_EXERCISE BRIEF_
Begin at the first line of the records below and, please, give each line again exactly until the line with "localparam logic [7:0] IPAD_BYTE = 8'd54;" is included.

_DATA IN THIS EXERCISE_
<file path="src/hdl/hmac_pkg.sv">
`timescale 1ns / 1ps

package hmac_pkg;

  localparam int KEY_WORDS = 8;
  localparam int CFG_INDEX_W = 4;
  localparam int QUEUE_DEPTH = 4;
  localparam int QUEUE_PTR_W = 2;
  localparam int LEN_W = 61;

  localparam logic [7:0] IPAD_BYTE = 8'd54;
  localparam logic [7:0] OPAD_BYTE = 8'd92;
  // Outer message is 64 key bytes plus the 32-byte inner digest: 96 bytes.
  localparam logic [31:0] OUTER_LEN_BITS = 32'd768;
  localparam logic [LEN_W-1:0] BLOCK_BYTES = LEN_W'(64);

  typedef logic [KEY_WORDS-1:0][63:0] key_t;
  typedef logic [7:0][31:0] chain_t;

  typedef struct packed {
    logic [7:0] data_byte;
    logic       has_byte;
    logic       is_last;
  } item_t;

  localparam chain_t INIT_H = {
    32'h5be0cd19, 32'h1f83d9ab, 32'h9b05688c, 32'h510e527f,
    32'ha54ff53a, 32'h3c6ef372, 32'hbb67ae85, 32'h6a09e667
  };

  localparam logic [31:0] ROUND_K [64] = '{
    32'h428a2f98, 32'h71374491, 32'hb5c0fbcf, 32'he9b5dba5,
    32'h3956c25b, 32'h59f111f1, 32'h923f82a4, 32'hab1c5ed5,
    32'hd807aa98, 32'h12835b01, 32'h243185be, 32'h550c7dc3,
    32'h72be5d74, 32'h80deb1fe, 32'h9bdc06a7, 32'hc19bf174,
    32'he49b69c1, 32'hefbe4786, 32'h0fc19dc6, 32'h240ca1cc,
    32'h2de92c6f, 32'h4a7484aa, 32'h5cb0a9dc, 32'h76f988da,
    32'h983e5152, 32'ha831c66d, 32'hb00327c8, 32'hbf597fc7,
    32'hc6e00bf3, 32'hd5a79147, 32'h06ca6351, 32'h14292967,
    32'h27b70a85, 32'h2e1b2138, 32'h4d2c6dfc, 32'h53380d13,
    32'h650a7354, 32'h766a0abb, 32'h81c2c92e, 32'h92722c85,
    32'ha2bfe8a1, 32'ha81a664b, 32'hc24b8b70, 32'hc76c51a3,
    32'hd192e819, 32'hd6990624, 32'hf40e3585, 32'h106aa070,
    32'h19a4c116, 32'h1e376c08, 32'h2748774c, 32'h34b0bcb5,
    32'h391c0cb3, 32'h4ed8aa4a, 32'h5b9cca4f, 32'h682e6ff3,
    32'h748f82ee, 32'h78a5636f, 32'h84c87814, 32'h8cc70208,
    32'h90befffa, 32'ha4506ceb, 32'hbef9a3f7, 32'hc67178f2
  };

  // One 32-bit word of the key block XORed with a pad byte.
  function automatic logic [31:0] key_pad_word(key_t key, logic [3:0] idx, logic [7:0] pad);
    logic [63:0] kw;
    kw = key[idx[3:1]];
    return (idx[0] ? kw[31:0] : kw[63:32]) ^ {4{pad}};
  endfunction

endpackage

</file>
<file path="src/hdl/hmac_ifs.sv">


interface hmac_digest_if;
  logic        valid;
  logic        ready;
  logic [63:0] digest_0;
  logic [63:0] digest_1;
  logic [63:0] digest_2;
  logic [63:0] digest_3;
  modport source (output valid, digest_0, digest_1, digest_2, digest_3, input ready);
  modport sink (input valid, digest_0, digest_1, digest_2, digest_3, output ready);
endinterface


</file>
<file path="src/hdl/hmac_core.sv">
`timescale 1ns / 1ps

module hmac_core (
  input  logic            clk,
  input  logic            rst,
  input  hmac_pkg::key_t  key,
  input  logic            q_valid,
  input  hmac_pkg::item_t q_item,
  output logic            q_pop,
  hmac_digest_if.source   digest
);

  localparam logic [3:0] S_POP   = 4'd0;
  localparam logic [3:0] S_BYTE  = 4'd1;
  localparam logic [3:0] S_LAST  = 4'd2;
  localparam logic [3:0] S_ZERO  = 4'd3;
  localparam logic [3:0] S_LEN   = 4'd4;
  localparam logic [3:0] S_OUTK  = 4'd5;
  localparam logic [3:0] S_OUTD  = 4'd6;
  localparam logic [3:0] S_DONE  = 4'd7;
  localparam logic [3:0] S_CINIT = 4'd8;
  localparam logic [3:0] S_COMP  = 4'd9;
  localparam logic [3:0] S_CFIN  = 4'd10;

  logic [3:0]                   state;
  logic [3:0]                   ret;
  logic [5:0]                   rnd;
  logic [5:0]                   fill;
  logic [hmac_pkg::LEN_W-1:0]   len;
  logic [hmac_pkg::LEN_W-1:0]   len_pad;
  logic                         msg_open;
  hmac_pkg::item_t              cur;
  hmac_pkg::chain_t             hv;
  hmac_pkg::chain_t             dig;
  logic [31:0]                  v [8];
  logic [31:0]                  w [16];
  logic                         out_valid;
  logic [255:0]                 out_data;
  logic [4:0]                   lane_sh;

  logic [31:0] s1_e, ch, s0_a, maj, t1, t2, ws0, ws1, w_new;

  always_comb begin
    s1_e  = {v[4][5:0], v[4][31:6]} ^ {v[4][10:0], v[4][31:11]} ^ {v[4][24:0], v[4][31:25]};
    ch    = (v[4] & v[5]) ^ (~v[4] & v[6]);
    s0_a  = {v[0][1:0], v[0][31:2]} ^ {v[0][12:0], v[0][31:13]} ^ {v[0][21:0], v[0][31:22]};
    maj   = (v[0] & v[1]) ^ (v[0] & v[2]) ^ (v[1] & v[2]);
    t1    = v[7] + s1_e + ch + hmac_pkg::ROUND_K[rnd] + w[0];
    t2    = s0_a + maj;
    ws0   = {w[1][6:0], w[1][31:7]} ^ {w[1][17:0], w[1][31:18]} ^ (w[1] >> 3);
    ws1   = {w[14][16:0], w[14][31:17]} ^ {w[14][18:0], w[14][31:19]} ^ (w[14] >> 10);
    w_new = w[0] + ws0 + w[9] + ws1;
  end

  assign len_pad = len + hmac_pkg::BLOCK_BYTES;
  assign lane_sh = {~fill[1:0], 3'b000};
  assign q_pop   = (state == S_POP) && q_valid;

  assign digest.valid    = out_valid;
  assign digest.digest_0 = out_data[255:192];
  assign digest.digest_1 = out_data[191:128];
  assign digest.digest_2 = out_data[127:64];
  assign digest.digest_3 = out_data[63:0];

  function automatic logic [31:0] pad_word(logic [31:0] x, logic [1:0] lane);
    case (lane)
      2'd0:    return 32'h8000_0000;
      2'd1:    return {x[31:24], 24'h80_0000};
      2'd2:    return {x[31:16], 16'h8000};
      default: return {x[31:8], 8'h80};
    endcase
  endfunction

  always_ff @(posedge clk) begin
    if (rst) begin
      state     <= S_POP;
      ret       <= S_POP;
      rnd       <= '0;
      fill      <= '0;
      len       <= '0;
      msg_open  <= 1'b0;
      out_valid <= 1'b0;
    end else begin
      if (digest.ready && (state != S_DONE)) out_valid <= 1'b0;
      case (state)
        S_POP: begin
          if (q_valid) begin
            cur <= q_item;
            if (!msg_open) begin
              // New message: chain starts from the key XOR ipad block.
              for (int j = 0; j < 16; j++) begin
                w[j] <= hmac_pkg::key_pad_word(key, 4'(j), hmac_pkg::IPAD_BYTE);
              end
              hv       <= hmac_pkg::INIT_H;
              fill     <= '0;
              len      <= '0;
              msg_open <= 1'b1;
              ret      <= S_BYTE;
              state    <= S_CINIT;
            end else begin
              state <= S_BYTE;
            end
          end
        end
        S_BYTE: begin
          state <= S_LAST;
          if (cur.has_byte) begin
            w[fill[5:2]][lane_sh +: 8] <= cur.data_byte;
            fill <= fill + 1'b1;
            len  <= len + 1'b1;
            if (fill == 6'd63) begin
              ret   <= S_LAST;
              state <= S_CINIT;
            end
          end
        end
        S_LAST: begin
          if (!cur.is_last) begin
            state <= S_POP;
          end else begin
            for (int j = 0; j < 16; j++) begin
              if (4'(j) > fill[5:2]) begin
                w[j] <= '0;
              end else if (4'(j) == fill[5:2]) begin
                w[j] <= pad_word(w[j], fill[1:0]);
              end
            end
            if (fill[5:3] == 3'b111) begin
              ret   <= S_ZERO;
              state <= S_CINIT;
            end else begin
              state <= S_LEN;
            end
          end
        end
        S_ZERO: begin
          for (int j = 0; j < 16; j++) w[j] <= '0;
          state <= S_LEN;
        end
        S_LEN: begin
          w[14] <= len_pad[hmac_pkg::LEN_W-1:29];
          w[15] <= {len_pad[28:0], 3'b000};
          ret   <= S_OUTK;
          state <= S_CINIT;
        end
        S_OUTK: begin
          dig <= hv;
          hv  <= hmac_pkg::INIT_H;
          for (int j = 0; j < 16; j++) begin
            w[j] <= hmac_pkg::key_pad_word(key, 4'(j), hmac_pkg::OPAD_BYTE);
          end
          ret   <= S_OUTD;
          state <= S_CINIT;
        end
        S_OUTD: begin
          for (int j = 0; j < 8; j++) w[j] <= dig[j];
          w[8] <= 32'h8000_0000;
          for (int j = 9; j < 15; j++) w[j] <= '0;
          w[15] <= hmac_pkg::OUTER_LEN_BITS;
          ret   <= S_DONE;
          state <= S_CINIT;
        end
        S_DONE: begin
          if (!out_valid || digest.ready) begin
            out_valid <= 1'b1;
            out_data  <= {hv[0], hv[1], hv[2], hv[3], hv[4], hv[5], hv[6], hv[7]};
            msg_open  <= 1'b0;
            fill      <= '0;
            len       <= '0;
            state     <= S_POP;
          end
        end
        S_CINIT: begin
          for (int j = 0; j < 8; j++) v[j] <= hv[j];
          rnd   <= '0;
          state <= S_COMP;
        end
        S_COMP: begin
          v[7] <= v[6];
          v[6] <= v[5];
          v[5] <= v[4];
          v[4] <= v[3] + t1;
          v[3] <= v[2];
          v[2] <= v[1];
          v[1] <= v[0];
          v[0] <= t1 + t2;
          for (int j = 0; j < 15; j++) w[j] <= w[j+1];
          w[15] <= w_new;
          rnd   <= rnd + 1'b1;
          if (rnd == 6'd63) state <= S_CFIN;
        end
        S_CFIN: begin
          for (int j = 0; j < 8; j++) hv[j] <= hv[j] + v[j];
          state <= ret;
        end
        default: state <= S_POP;
      endcase
    end
  end

endmodule

</file>
<file path="src/flat_wrapper.sv">
// flat-port wrapper written by rule: the top's interface ports become plain ports
module hmac_core_flat 
  (clk, rst, key, q_valid, q_item, q_pop, digest_valid, digest_digest_0, digest_digest_1, digest_digest_2, digest_digest_3, digest_ready);
  hmac_digest_if digest_i ();
  input  logic clk;
  input  logic rst;
  input  hmac_pkg::key_t key;
  input  logic q_valid;
  input  hmac_pkg::item_t q_item;
  output logic q_pop;
  output wire logic [$bits(digest_i.valid)-1:0] digest_valid;
  output wire logic [$bits(digest_i.digest_0)-1:0] digest_digest_0;
  output wire logic [$bits(digest_i.digest_1)-1:0] digest_digest_1;
  output wire logic [$bits(digest_i.digest_2)-1:0] digest_digest_2;
  output wire logic [$bits(digest_i.digest_3)-1:0] digest_digest_3;
  input wire logic [$bits(digest_i.ready)-1:0] digest_ready;
  assign digest_valid = digest_i.valid;
  assign digest_digest_0 = digest_i.digest_0;
  assign digest_digest_1 = digest_i.digest_1;
  assign digest_digest_2 = digest_i.digest_2;
  assign digest_digest_3 = digest_i.digest_3;
  assign digest_i.ready = digest_ready;
  hmac_core u_core (.clk(clk), .rst(rst), .key(key), .q_valid(q_valid), .q_item(q_item), .q_pop(q_pop), .digest(digest_i));
endmodule
</file>
<file path="config.mk">
export PLATFORM = sky130hd
export DESIGN_NAME = hmac_core_flat
export DESIGN_NICKNAME = d
export VERILOG_FILES = /design/src/hdl/hmac_pkg.sv /design/src/hdl/hmac_ifs.sv /design/src/hdl/hmac_core.sv /design/src/flat_wrapper.sv
export SDC_FILE = /design/constraint.sdc
export NUM_CORES = 2
export LEC_CHECK = 0
export BUFFER_PORTS_ARGS = -buffer_cell sky130_fd_sc_hd__buf_4
export CAP_MARGIN = 40
export CORE_ASPECT_RATIO = 0.9
export CORE_MARGIN = 2
export CORE_UTILIZATION = 45
export CTS_CLUSTER_DIAMETER = 150
export DETAILED_ROUTE_END_ITERATION = 12
export RECOVER_POWER = 100
export SETUP_SLACK_MARGIN = 0.05
export SLEW_MARGIN = 10
export SYNTH_ARGS = -nofsm -noshare
export SYNTH_HDL_FRONTEND = slang
export SYNTH_SLANG_ARGS = --single-unit
</file>
<file path="constraint.sdc">
create_clock -name clk -period 20.5 [get_ports clk]
set_input_delay 1.025 -clock clk [delete_from_list [all_inputs] [get_ports clk]]
set_output_delay 1.025 -clock clk [all_outputs]
set_load 0.01 [all_outputs]
</file>
After elaboration in Yosys (flattened, before gate mapping)
Memories as Yosys holds them, arrays and structs flattened. Index checks and enable logic that the tools add are counted. Widths: inputs -> output; s select.

$add $sub $neg: 23. Magnitude comparators: 17. Eq/ne operators: 39. Shift operators: 2. Multiplexer cells: 446. Bitwise operators: 158. Reduce and logical (&&, ||, !) cells: 22.

Operators by type and width (number): $mux 32 (191); $pmux 32 s3 (16); $pmux 256 s3 (1); $add 32x32->32 (18); $mux 256 (2); $not 16->16 (32); $xor 32x32->32 (9); $mux 61 (4); $mux 1 (207); $pmux 61 s3 (1); $and 32x32->32 (5); $or 1x1->1 (106); $add 61x1->61 const B (1); $add 61x7->61 const B (1); $mux 4 (15); $pmux 4 s9 (1); $eq 4x4->1 const A (8); $gt 4x4->1 const A (8); $not 32->32 (1); $reduce_or 32->1 (1); $shift 8x7->32 const A (1); $shiftx 8x7->32 (1); $xor 32x22->32 (1); $xor 32x29->32 (1); other kinds (42) (75).

Register bits after elaboration: 861. RAM bits: 768. Memory bits (read-only): 2048. Bits of input ports: 526. Output and inout port bits: 258. Word-level logic and storage cells: 737. Memories kept: 3.

Memories: (no name shown) (depth 64, width 32, rd ports 1, clocked after memory_dff 0, wr ports 0, line hmac_core.sv:48) `t1 = v[7] + s1_e + ch + hmac_pkg::ROUND_K[rnd] + w[0];`; u_core.w (depth 16, width 32, rd ports 16, clocked after memory_dff 0, wr ports 16, line hmac_core.sv:36) `logic [31:0] w [16];`; u_core.v (depth 8, width 32, rd ports 8, clocked after memory_dff 0, wr ports 8, line hmac_core.sv:35) `logic [31:0] v [8];`.

Longest topological paths before layout
Word-level depth: 13. Gate-level depth with buffers: 41. Depth with buffers taken out: 38.

Worst setup path before layout
Ideal clock, no wire load.

Kind: input to register. Start point: input rst. End point: register u_core.hv[0] in the netlist's numbering, enable pin. Library setup time: 0.957 ns. Data arrival time: 14.122 ns. Path slack: 5.421 ns. Cell stages on the path: 5. Path through: clkbuf_1 -> clkbuf_1 -> clkbuf_1 -> clkbuf_1 -> a21oi_1.

Word-level cells in the longest chain between the ends: 2.

Ends and longest elaborated chain: start: declaration (line flat_wrapper.sv:6) `input logic rst;`; $not 1->1 (no line); $reduce_and 4->1 (no line); end signal: assignment (line hmac_core.sv:94) `hv <= hmac_pkg::INIT_H;`; end signal: assignment (line hmac_core.sv:148) `hv <= hmac_pkg::INIT_H;`; end: declaration (line hmac_core.sv:33) `hmac_pkg::chain_t hv;`.

No other way between the ends. A chain may end at the register's enable or synchronous reset.

==> results.md <==
* Period utilisation layout at a little over two thirds
* Vias per cell at roughly 6.6
* Top Ports at roughly 800
* Area occupied by multi-input gates at ~47000 sq um
* Post-synth top cells: 1546 x edfxtp_1, 1423 x nand2_1, 814 x nor2_1
* Post-synthesis simple-gate area fraction at between 10% and 20%
* Clock skew at between 0.05 and 0.06 ns
* Post-route DRC at 0
* First-pass GRT wire length at 686500 microns
* TritonCTS clock tree: built
* DIE HEIGHT at around 450 microns
* Worst R2R Path Depth at 10
* Met3 Use GR at 12.47%
* Unique cell type count in the Yosys netlist at 102
* Ys flop type: edfxtp_1
* Critical Path Fanout Max at roughly 140
* WP data arrival at ~15 ns
* Max-cap viol count at 61
* Wire length per cell at 38.25 microns
* Mux contribution to synthesized area at less than 1%
* CTS clk-pin slew, worst paths at ~0.060 ns
* Worst hold path class: in -> reg
* Critical Path RT at 21.17 ns
* CP Cell Sequence: nand2_1 -> nor2_1 -> nand2_1 -> clkinvlp_2 -> clkbuf_1 -> clkbuf_1 -> a22oi_1 -> o211ai_1 -> o211ai_1 -> o21ai_0
* Setup TNS at 0 ns
* IO Port Bufs at 783
* Syn nets at roughly 11k
* Routability congestion estimate at roughly 1.1
* Max-slew headroom at -480.9%
* Min-Delay Startpoint: q_item[0]
* Mapped Area at 98760 sq um
* Adder-cell area share of the yosys netlist at under 10%
* Max incr delay on CP at between 6 and 7 ns
* Vias in the first global route at 81.93k
* WS Path Type: reg -> reg
* Routed vias at approximately 90k
* GR Layer Usage met1 at between 50% and 60%
* Nets at around 12k
* Async S/R FF share, synth at 0%
* H-Tree Depth at 4
* Fill cells at 20.12k
* GRT overflow at 0
* Warning count from the yosys run at 0
* Die Wd at about 500 microns
* Clk root buf: clkbuf_16
* Crit Reg-Reg Endpoint: u_core.w[4][1]
* Peak supply drop at 0.0003246 V
* EDFF count, synth at 1546
* Die area at between 200000 and 250000 sq um
* Register Area at between 40000 and 50000 sq um
* Top cells by area, synth: edfxtp_1 47%, nand2_1 5.4%, ha_1 5.1%
* CTS resizes at 0
* Initial core utilization at between 40% and 50%
* Detail Route Antenna Nets at 0
* Hold_buf cts at 0
* CTS Buffer Depth at 3
* Setup violators final at 0
* Pleak at just over 40 nW
* Reg2reg start: u_core.state[2]
* XOR/XNOR Fraction of Synth Area at about 5.7%
* Core box area at 218600 sq um
* Final Max Tran Viols at between 2k and 3k
* Sink of the worst hold path: u_core.cur[0]
* Slowest CP cell: clkbuf_1
* Most common cell in the synthesized netlist: edfxtp_1
* Number of post-CTS setup repair buffers at 0
* Clk sinks at approximately 1.6k
* Routed WL at between 500000 and 600000 microns
* FMAX at around 0.070 GHz
* RSZ-0062 raised after global routing: false
* Worst Tran Pin Value at between 8 and 9 ns
* Placed cell count at ~13k
* Power density over cell area at 198.8 nW/um^2
* CP Buf/Inv Count at 3
* Yosys top cell by area: edfxtp_1
* Failing checks: capacitance limit, slew limit
* Antenna violations before repair at 56
* Area Growth Syn to Fin at 14.49%
* Total track usage at ~45%
* Largest net degree at the start of global routing at 137
* Dpl hpwl at about 390000 microns
* Row count at about 160
* Global route hottest layer: met2
* Post-synthesis compound-gate area fraction at between 10% and 20%
* Worst-skew pair later-pin latency at ~0.88 ns
* Post-route minimum period at 14.32 ns
* Share of cells above drive strength 1 at between 9 and 10%
* Hold depth at 1
* Status: complete, but fails checks
* Startpoint class of the critical path: flop
* Core Util, Final at 51.72%
* Synthesized instance count at ~9.8k
* Register bit total from synthesis at approximately 1.6k
* Crit end category: flop
* Sequential-to-total area share from yosys stat at about half
* R2R setup slack at 6.18 ns
* Largest family of logic cells by synthesized area: compound AO/OA/AOI/OAI gates
* CTS Buf Count at about 180
* Yosys top cell area share at about 47%
* First-pass DRT Iterations at 10
* Mapped Avg Cell Area at 10.06 sq um
* Drt first-iter violations at 15.43k
* Final hold violation count at 0
* GR Util met2 at between 60 and 70%
* Cell family with the largest share of critical-path delay: buffers and inverters
* Non-Filler Instances at roughly 13k
[where the power goes]
group / total [W] / leakage, nW / internal, W / switching (W)
combinational: 0.0143 / 24.5 / 0.00520 / 0.00906
sequential: 0.00474 / 14.1 / 0.00420 / 0.000546
clock: 0.00348 / 2.98 / 0.00197 / 0.00151
[kinds of logic (layout without fill, tap and decap cells)]
family                   Yosys count  count (layout)
AND/OR/NAND/NOR                 3030            3030
buffers and inverters           1047            1803
multiplexers                      76              76
XOR/XNOR                         638             638
adder cells (fa/ha/maj)          599             599
AO/OA/AOI/OAI                   2795            2795
other                              0              27
flip-flops                      1628            1628
[flip-flops by register name (all words and copies together) (netlist names)]
| name | flops |
|---|---|
| u_core.w | 512 |
| u_core.dig | 256 |
| u_core.hv | 256 |
| u_core.out_data | 256 |
| u_core.v | 256 |
| u_core.len | 61 |
| u_core.cur | 10 |
| u_core.fill | 6 |
| u_core.rnd | 6 |
| u_core.state | 4 |
| u_core.ret | 3 |
| u_core.digest.valid | 1 |
| u_core.msg_open | 1 |
[layer usage]
layer | vias up | wire, microns
met5 | - | 416
met4 | 32 | 42000
met3 | 1404 | 66710
met2 | 6959 | 215900
met1 | 44120 | 190800
li1 | 37120 | -
[stage by stage]
step	worst slack (ns)	area, sq um	hold slack (ns)	total power [W]
after floorplan	5.421	98760	0.4500	0.01391
after global placement	10.43	107300	0.4683	0.01852
after detailed placement	10.57	108400	0.4774	0.01863
after CTS	10.50	114600	0.3143	0.02213
after global routing	5.809	113000	0.3576	0.02361
final	6.176	113100	0.3624	0.02248
[worst max-delay path by stage]
stage                                from              end  slack, ns  cells after the start
final                     u_core.state[2]   u_core.w[4][1]       6.18                     10
after global routing      u_core.state[2]   u_core.w[4][1]       5.81                     10
after CTS                   u_core.rnd[1]  u_core.v[0][30]      10.50                     36
after detailed placement    u_core.rnd[1]  u_core.v[0][30]      10.57                     36
after global placement      u_core.rnd[1]  u_core.v[0][30]      10.43                     36
after floorplan                       rst     u_core.hv[0]       5.42                      5
[cell usage in the layout (no fill, tap or decap), types with 55 or more instances in the layout]
cell,netlist,routed
or3_1,57,57
nor3_1,106,103
a21oi_1,696,695
nand2b_1,76,76
nand3_1,210,209
a222oi_1,65,65
clkbuf_1,489,392
a211oi_1,147,147
a22oi_1,148,148
o21ai_0,703,708
nor2_1,814,812
dfxtp_1,82,80
a221oi_1,187,187
nand2_1,1423,1417
o211ai_1,233,233
nand4_1,57,57
clkbuf_16,0,183
ha_1,400,400
xnor2_1,370,370
buf_4,3,609
xor2_1,266,266
a21o_1,215,215
a31oi_1,54,55
edfxtp_1,1546,1546
inv_1,449,448
fa_1,195,195
[worst register-to-register path: stages (launching register included)]
cell and delay [ns]:
dfxtp_1 0.81, nand2_1 0.21, nor2_1 0.18, nand2_1 0.76, clkinvlp_2 2.00, clkbuf_1 6.20, clkbuf_1 2.75, a22oi_1 0.34
o211ai_1 0.54, o211ai_1 0.21, o21ai_0 0.14
[layout make-up]
cell class                 count  share of cell area (%)
sequential                  1628                   42.51
tap                         2887                   3.195
clock inverter               122                   1.280
clock buffer                 212                   4.176
inverter                     451                   1.498
multi-input combinational   7138                   41.37
antenna                       27                 0.05975
timing repair buffer        1018                   5.909
Note: power is estimated with default switching activity, not from simulation.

_SOLVED PROBLEM_
<file path="src/hdl/hmac_pkg.sv">
`timescale 1ns / 1ps

package hmac_pkg;

  localparam int KEY_WORDS = 8;
  localparam int CFG_INDEX_W = 4;
  localparam int QUEUE_DEPTH = 4;
  localparam int QUEUE_PTR_W = 2;
  localparam int LEN_W = 61;

  localparam logic [7:0] IPAD_BYTE = 8'd54;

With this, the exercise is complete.